> _SUPPLIED MATERIAL_
### src/bstk_pkg.sv
// Shared codes, widths and types for the bounded stack.
`default_nettype none

package bstk_pkg;

    // Build defaults
    localparam int DEPTH_DEF      = 64;
    localparam int VALUE_BITS_DEF = 64;

    // Fixed field widths
    localparam int MODE_BITS   = 3;
    localparam int FLAG_BITS   = 2;
    localparam int STATUS_BITS = 2;
    localparam int COUNT_BITS  = 7;
    localparam int PORT_BITS   = 64;

    localparam logic [COUNT_BITS-1:0] CAP_RESET = 7'd64;

    // Request kinds
    localparam logic [MODE_BITS-1:0] MODE_PUSH_CHK = 3'd0;
    localparam logic [MODE_BITS-1:0] MODE_PUSH     = 3'd1;
    localparam logic [MODE_BITS-1:0] MODE_POP      = 3'd2;
    localparam logic [MODE_BITS-1:0] MODE_PEEK     = 3'd3;
    localparam logic [MODE_BITS-1:0] MODE_DROP     = 3'd4;

    // Push flags
    localparam logic [FLAG_BITS-1:0] FLAG_ANY   = 2'd0;
    localparam logic [FLAG_BITS-1:0] FLAG_EXIST = 2'd2;

    // Result status
    localparam logic [STATUS_BITS-1:0] ST_OK      = 2'd0;
    localparam logic [STATUS_BITS-1:0] ST_EMPTY   = 2'd1;
    localparam logic [STATUS_BITS-1:0] ST_FULL    = 2'd2;
    localparam logic [STATUS_BITS-1:0] ST_INVALID = 2'd3;

    // Storage access for one word
    typedef struct packed {
        logic wr;   // push writes the new top slot
        logic rd;   // pop/peek read the top slot
    } bstk_op_t;

endpackage

`default_nettype wire

### src/bstk_ctrl.sv
// Ring pointer, count and capacity: decides each request and its storage access.
`default_nettype none

module bstk_ctrl #(
    parameter int DEPTH = bstk_pkg::DEPTH_DEF
) (
    input  wire logic                                clk,
    input  wire logic                                rst_n,
    input  wire logic                                cfg_we,
    input  wire logic [bstk_pkg::COUNT_BITS-1:0]     cfg_data,
    input  wire logic                                go,
    input  wire logic [bstk_pkg::MODE_BITS-1:0]      mode,
    input  wire logic [bstk_pkg::FLAG_BITS-1:0]      push_flags,
    output logic      [bstk_pkg::STATUS_BITS-1:0]    status,
    output logic      [bstk_pkg::COUNT_BITS-1:0]     entry_count,
    output bstk_pkg::bstk_op_t                       op,
    output logic      [$clog2(DEPTH)-1:0]            addr
);

    localparam int PTR_W  = $clog2(DEPTH);
    localparam int FULL_W = $clog2(DEPTH + 1);
    localparam int CNT_W  = (FULL_W < bstk_pkg::COUNT_BITS) ? FULL_W : bstk_pkg::COUNT_BITS;
    localparam int SUM_W  = $clog2(2 * DEPTH);

    logic [bstk_pkg::COUNT_BITS-1:0] capacity_reg;
    logic [PTR_W-1:0]                bottom_reg;
    logic [PTR_W-1:0]                bottom_next;
    logic [CNT_W-1:0]                count_reg;
    logic [CNT_W-1:0]                count_next;
    logic [CNT_W-1:0]                eff_cap;
    logic [SUM_W-1:0]                push_sum;
    logic [SUM_W-1:0]                top_sum;
    logic [SUM_W-1:0]                bump_sum;
    logic [PTR_W-1:0]                push_slot;
    logic [PTR_W-1:0]                top_slot;
    logic [PTR_W-1:0]                bottom_bump;
    logic                            full;
    logic                            empty;
    logic                            do_push;

    // capacity clamped to 1..DEPTH
    always_comb
    begin
        priority if (capacity_reg == '0)
            eff_cap = CNT_W'(1);
        else if (32'(capacity_reg) > DEPTH)
            eff_cap = CNT_W'(DEPTH);
        else
            eff_cap = CNT_W'(capacity_reg);
    end

    assign full  = (count_reg >= eff_cap);
    assign empty = (count_reg == '0);

    // ring slots: sums stay below 2*DEPTH, so one conditional subtract wraps them
    assign push_sum = SUM_W'(bottom_reg) + SUM_W'(count_reg);
    assign top_sum  = SUM_W'(bottom_reg) + SUM_W'(count_reg - CNT_W'(1));
    assign bump_sum = SUM_W'(bottom_reg) + SUM_W'(1);

    assign push_slot   = PTR_W'((push_sum >= SUM_W'(DEPTH)) ? push_sum - SUM_W'(DEPTH) : push_sum);
    assign top_slot    = PTR_W'((top_sum >= SUM_W'(DEPTH)) ? top_sum - SUM_W'(DEPTH) : top_sum);
    assign bottom_bump = PTR_W'((bump_sum >= SUM_W'(DEPTH)) ? bump_sum - SUM_W'(DEPTH) : bump_sum);

    always_comb
    begin
        status      = bstk_pkg::ST_OK;
        op          = '0;
        addr        = top_slot;
        bottom_next = bottom_reg;
        count_next  = count_reg;
        do_push     = 1'b0;

        unique case (mode)
            bstk_pkg::MODE_PUSH_CHK:
            begin
                if (push_flags != bstk_pkg::FLAG_ANY && push_flags != bstk_pkg::FLAG_EXIST)
                    status = bstk_pkg::ST_INVALID;
                else
                    do_push = 1'b1;
            end
            bstk_pkg::MODE_PUSH:
            begin
                do_push = 1'b1;
            end
            bstk_pkg::MODE_POP, bstk_pkg::MODE_PEEK, bstk_pkg::MODE_DROP:
            begin
                if (empty)
                begin
                    status = bstk_pkg::ST_EMPTY;
                end
                else
                begin
                    op.rd = (mode != bstk_pkg::MODE_DROP);
                    if (mode != bstk_pkg::MODE_PEEK)
                        count_next = count_reg - CNT_W'(1);
                end
            end
            default:
            begin
                status = bstk_pkg::ST_INVALID;
            end
        endcase

        // new top always lands at bottom+count; on eviction the count holds
        if (do_push)
        begin
            addr = push_slot;
            if (full && push_flags != bstk_pkg::FLAG_EXIST)
            begin
                status = bstk_pkg::ST_FULL;
            end
            else
            begin
                op.wr = 1'b1;
                if (full)
                    bottom_next = bottom_bump;
                else
                    count_next = count_reg + CNT_W'(1);
            end
        end
    end

    always_ff @(posedge clk or negedge rst_n)
    begin
        if (!rst_n)
        begin
            capacity_reg <= bstk_pkg::CAP_RESET;
            bottom_reg   <= '0;
            count_reg    <= '0;
        end
        else
        begin
            if (cfg_we)
                capacity_reg <= cfg_data;
            if (go)
            begin
                bottom_reg <= bottom_next;
                count_reg  <= count_next;
            end
        end
    end

    assign entry_count = bstk_pkg::COUNT_BITS'(count_next);

endmodule

`default_nettype wire

### config.mk
export PLATFORM = sky130hd
export DESIGN_NAME = bstk_ctrl
export DESIGN_NICKNAME = d
export VERILOG_FILES = /design/src/bstk_pkg.sv /design/src/bstk_ctrl.sv
export SDC_FILE = /design/constraint.sdc
export NUM_CORES = 1
export LEC_CHECK = 0
export ABC_CLOCK_PERIOD_IN_PS = 3600
export BUFFER_PORTS_ARGS = -buffer_cell sky130_fd_sc_hd__buf_2
export CAP_MARGIN = 10
export CORE_MARGIN = 4
export CORE_UTILIZATION = 47
export CTS_CLUSTER_DIAMETER = 50
export DETAILED_ROUTE_END_ITERATION = 12
export GPL_TIMING_DRIVEN = 0
export PLACE_DENSITY = 0.69
export SLEW_MARGIN = 5
export SYNTH_ARGS = -nofsm -noshare
export SYNTH_HDL_FRONTEND = slang
export SYNTH_SLANG_ARGS = --single-unit
### constraint.sdc
create_clock -name clk -period 3.6 [get_ports clk]
set_input_delay 0 -clock clk [delete_from_list [all_inputs] [get_ports clk]]
set_output_delay 0 -clock clk [all_outputs]
set_load 0.05 [all_outputs]
After elaboration in Yosys (flattened, before gate mapping)
Index checks and enable logic that the tools add are counted.
{ "totals": {"regBits": 20, "in_bits": 16} }
{ "op_classes": {"add_sub_neg": 8, "magnitude_cmp": 5, "eq_ne": 7, "mux": 23, "bitwise": 1, "n_reduce_logical": 8} }
{ "op_table": {"columns": ["cell", "count"], "rows": [
  ["7-bit two-way mux", 8],
  ["6-bit two-way mux", 4],
  ["7-bit >= comparator, second input constant", 3],
  ["6-bit by 1-bit subtractor with 6-bit output, second input constant", 3],
  ["6-bit by 7-bit adder with 7-bit output", 2],
  ["7-bit zero test", 2],
  ["6-bit by 1-bit adder with 7-bit output, second input constant", 1],
  ["7-bit by 1-bit adder with 7-bit output, second input constant", 1],
  ["7-bit >= comparator", 1],
  ["7-bit greater-than comparator, second input constant", 1],
  ["7-bit by 1-bit subtractor with 7-bit output, second input constant", 1],
  ["3-bit by 2-bit equality test with 1-bit output, second input constant", 2],
  ["1-bit two-way mux", 6],
  ["2-bit two-way mux", 3],
  ["2-bit case mux with 3 select lines", 1],
  ["4-bit AND reduction", 1],
  ["3-bit by 1-bit equality test with 1-bit output, second input constant", 1],
  ["3-bit equality test, second input constant", 1],
  ["3-bit zero test", 1],
  ["3-bit by 2-bit inequality test with 1-bit output, second input constant", 1],
  ["3-bit inequality test, second input constant", 1],
  ["3-bit OR reduction", 1],
  ["1-bit logical AND", 2],
  ["2-bit inequality test, second input constant", 1],
  ["other kinds (3)", 3]
]} }

Logic depth before layout (Yosys ltp)
{ "depth": {"word_depth": 7, "mapped_depth": 12, "mapped_depth_nobuf": 10} }

Least setup slack after synthesis
No wires, ideal clock.
{ "synth_timing": {"path_kind": "register -> output", "from": "reg count_reg[0]", "to": "out addr[5]", "arrival_ps": 2821, "t_required_ps": 3600, "path_slack_ps": 779, "stages_incl_launch_ff": 11, "n_path_buf": 1, "cell_sequence": "dfrtp_1 -> buf_2 -> inv_1 -> ha_1 -> nand2_1 -> a21boi_0 -> ha_1 -> a21o_1 -> a21oi_1 -> o21ai_0 -> xnor2_1"} }
{ "synth_via": {"elab_chain_len": 5, "elab_cells_between_ends": 10, "cone_classes": "add/sub (5); order compare (2); mux (3)"} }
{ "synth_lines": {"columns": ["element", "line_no", "text"], "rows": [
  ["start, declared", "bstk_ctrl.sv:28", "logic [CNT_W-1:0] count_reg;"],
  ["start signal, assigned", "bstk_ctrl.sv:138", "count_reg <= count_next;"],
  ["7-bit by 1-bit subtractor with 7-bit output", "bstk_ctrl.sv:57", "assign top_sum = SUM_W'(bottom_reg) + SUM_W'(count_reg - CNT_W'(1));"],
  ["6-bit by 7-bit adder with 7-bit output", "bstk_ctrl.sv:57", null],
  ["6-bit by 1-bit subtractor with 6-bit output or 7-bit >= comparator (tied branches)", "bstk_ctrl.sv:61", "assign top_slot = PTR_W'((top_sum >= SUM_W'(DEPTH)) ? top_sum - SUM_W'(DEPTH) : top_sum);"],
  ["6-bit two-way mux", "bstk_ctrl.sv:61", null],
  ["6-bit two-way mux (*)", "bstk_ctrl.sv:105", "if (do_push)"],
  ["end, declared", "bstk_ctrl.sv:17", "output logic [$clog2(DEPTH)-1:0] addr"]
]} }
Mark *: on every way between the ends. The rest lies on a longest branch, timed or not.

Worst setup path in the final report
Same ends and word-level chain as after synthesis.

==> run_results.csv <==
group,metric,value,unit
status,status,"finished clean",
sta,fin_ws,664,ps
pwr,p_per_area,876,nW/um2
clocking,clk_transition_reported_paths,80,ps
min_path,hp-start,"cfg_we",
job,drv_cap,0,
logic_synthesis,synth_top_cells_by_area,"dfrtp_1 25%, ha_1 10%, xnor2_1 6.8%",
cells_and_area,nNetsFinal,299,
cells_and_area,utilization,0.575,
routing,wl_per_cell,14.3,um
logic_synthesis,ys_async_sr_fraction,1.00,
logic_synthesis,syn-instance-count,224,
clocking,ctsHtreeMaxLevel,1,
die,io_pins,33,
logic_synthesis,yosysWarnings,0,
clocking,cts_hold_buf,8,
pwr,p_sw,1.14,mW
clocking,cts_sinks,20,
clocking,cts_made_buffers,3,
logic_synthesis,netlist_area,1940,um2
logic_synthesis,yosys.area.top_type,"dfrtp_1",
logic_synthesis,synth_edf_count,0,
sta,rsz0062_at_grt,"false",
worst_setup_path,startpoint_type,"register",
pwr,p_leak,1.04,nW
sta,setup_viol,0,
logic_synthesis,synth_ff_type,"dfrtp_1",
logic_synthesis,syn-num-nets,257,
logic_synthesis,yosysSeqAreaShare,0.259,
worst_setup_path,crit_required,3600,ps
global_routing,grt_max_degree,21,
sta,max_freq,341,MHz
pwr,ir_drop,0.498,mV
placement,gp_congestion,0.833,
sta,fin_crit_sh,0.816,
cells_and_area,mostFrequentLayoutCells,"35 x buf_2, 19 x nand2_1, 19 x dfrtp_1, 16 x ha_1",
global_routing,antenna_found_initial,0,
global_routing,grt_pass1_vias,1648,
routing,num_vias,1742,
cells_and_area,syn_to_final_growth,18.5,%
sta,layout_min_cycle_time,2940,ps
clocking,cts_resized,0,
routing,drc_errors,0,
sta,maxSlewHeadroom,0.668,
pwr,power.clock.fraction,0.112,
sta,tns,0,ps
die,start_util,0.485,
pwr,p_comb_frac,0.714,
logic_synthesis,synth.top_cell.area_share,0.245,
worst_setup_path,cp.arrival,2940,ps
die,die_area,5220,um2
worst_setup_path,r2r-start,"capacity_reg[6]",
placement,dp_hpwl,3440,um
routing,wl_met2,2180,um
placement,dpl_worst_slack,950,ps
routing,topRoutingLayerUsed,"met4",
sta,worst_pin_slew,496,ps
clocking,cts_root_buffer,"clkbuf_8",
cells_and_area,layout_commonest_cell,"buf_2",
worst_setup_path,critical_path_class,"reg2out",
global_routing,grt_pass1_wl,7670,um
logic_synthesis,avgSynthCellArea,8.66,um2
routing,drtAntennaViolNets,0,
global_routing,grt_use_total,0.184,
placement,port-buffer-count,29,
pwr,p_seq_frac,0.174,
clocking,post-cts-setup-buffers,0,
die,coreArea,4000,um2
pwr,internal-power,0.873,mW
clocking,clock_latency,260,ps
routing,wl_met1,2050,um
pwr,netSwitchingFraction,0.566,
routing,drt_iter0_drc,148,
sta,finalHoldViolations,0,
cells_and_area,nFillCells,377,
routing,firstDrtPassIters,4,
cells_and_area,n_antenna_cell,0,
die,num_rows,23,
worst_setup_path,startpoint,"count_reg[0]",
cells_and_area,fin_cells,315,
min_path,hold_class,"in2reg",
global_routing,overflow,0,
clocking,cts_tree,"built",
sta,maxSlewViolCount,0,
cells_and_area,drive_gt1_frac,0.223,
logic_synthesis,synth.distinct_cells,55,
routing,met3_length,215,um
routing,routed_via_density,5.53,
die,die_w,72.3,um
die,chipHeight,72.3,um
worst_setup_path,path_max_fanout,9,
sta,fin_skew,4.40,ps
clocking,cts_buffer_depth,2,
placement,numPlacedInstances,303,
worst_setup_path,end_kind,"primary output",
routing,wirelength,4490,um
logic_synthesis,synth-seq-cells,20,
[per-stage QoR]
step	hold WS (ps)	area, um2	power [mW]
2_1_floorplan	-296	1940	1.50
3_3_place_gp	-21.3	2150	1.77
3_5_place_dp	-21.6	2150	1.79
4_1_cts	81.5	2300	2.03
5_1_grt	108	2300	2.17
6_report	85.6	2300	2.01
[layout make-up]
class	instances	area (um2)	area share
plain buffers	11	63.8	0.0277
clock buffers	3	41.3	0.0180
clock inverters	1	30.0	0.0131
inverters	15	56.3	0.0245
multi-input cells	178	1320	0.573
flip-flops and latches	20	502	0.218
well taps	50	62.6	0.0272
repair buffers	37	225	0.0979
[cells by family (layout without fill, tap and decap cells)]
family,count (synthesis),after routing,synth area share
AND/OR/NAND/NOR,66,66,0.178
flip-flops,20,20,0.259
multiplexers,10,10,0.0561
buffers and inverters,26,67,0.0619
adder cells (fa/ha/maj),17,17,0.113
XOR/XNOR,22,22,0.0993
AO/OA/AOI/OAI,63,63,0.233
[layer usage]
layer,vias to the layer above,global-route usage
met2,47,0.312
li1,888,-
met4,0,0.0564
met3,4,0.0111
met1,803,0.251
met5,-,0
[path summary, 6_finish.rpt]
path | slack (ps) | depth (start not counted) | endpoint
hold reg to reg | 490 | 1 | bottom_reg[5]
hold / removal | 90 | 3 | capacity_reg[6]
setup / recovery | 660 | 11 | addr[5]
min in group asynchronous | 220 | 2 | capacity_reg[1]
max in group asynchronous | 3040 | 2 | capacity_reg[6]
setup reg to reg | 1000 | 9 | count_reg[5]
[worst max-delay path: stages, from the launching register on]
cell	delay [ps]
dfrtp_1	350
buf_2	210
inv_1	130
ha_1	400
nand2_1	80
a21boi_0	240
ha_1	280
a21o_1	170
a21oi_1	230
o21ai_0	150
xnor2_1	160
buf_2	280
[power groups by stage]
stage	Combinational (mW)	Clock, mW	Sequential [mW]
after floorplan	1.17	0	0.330
after global placement	1.42	0	0.353
after detailed placement	1.44	0	0.355
after CTS	1.45	0.230	0.350
after global routing	1.57	0.240	0.362
final	1.44	0.225	0.351
[synth_stat cells (all sizes together), types with 7 or more instances]
library cell,number
a211oi,7
a21oi,17
buf,9
dfrtp,19
ha,16
inv,15
mux2,7
nand2,19
nor2,14
o21ai,14
xnor2,15
xor2,7
Power figures use the tool's default switching activity.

> _WHAT YOU WILL DO_
Could you output, exactly and with nothing else, the lines from the start of the records through the line containing "localparam int MODE_BITS"?

> _TASK RESPONSE_
### src/bstk_pkg.sv
// Shared codes, widths and types for the bounded stack.
`default_nettype none

package bstk_pkg;

    // Build defaults
    localparam int DEPTH_DEF      = 64;
    localparam int VALUE_BITS_DEF = 64;

    // Fixed field widths
    localparam int MODE_BITS   = 3;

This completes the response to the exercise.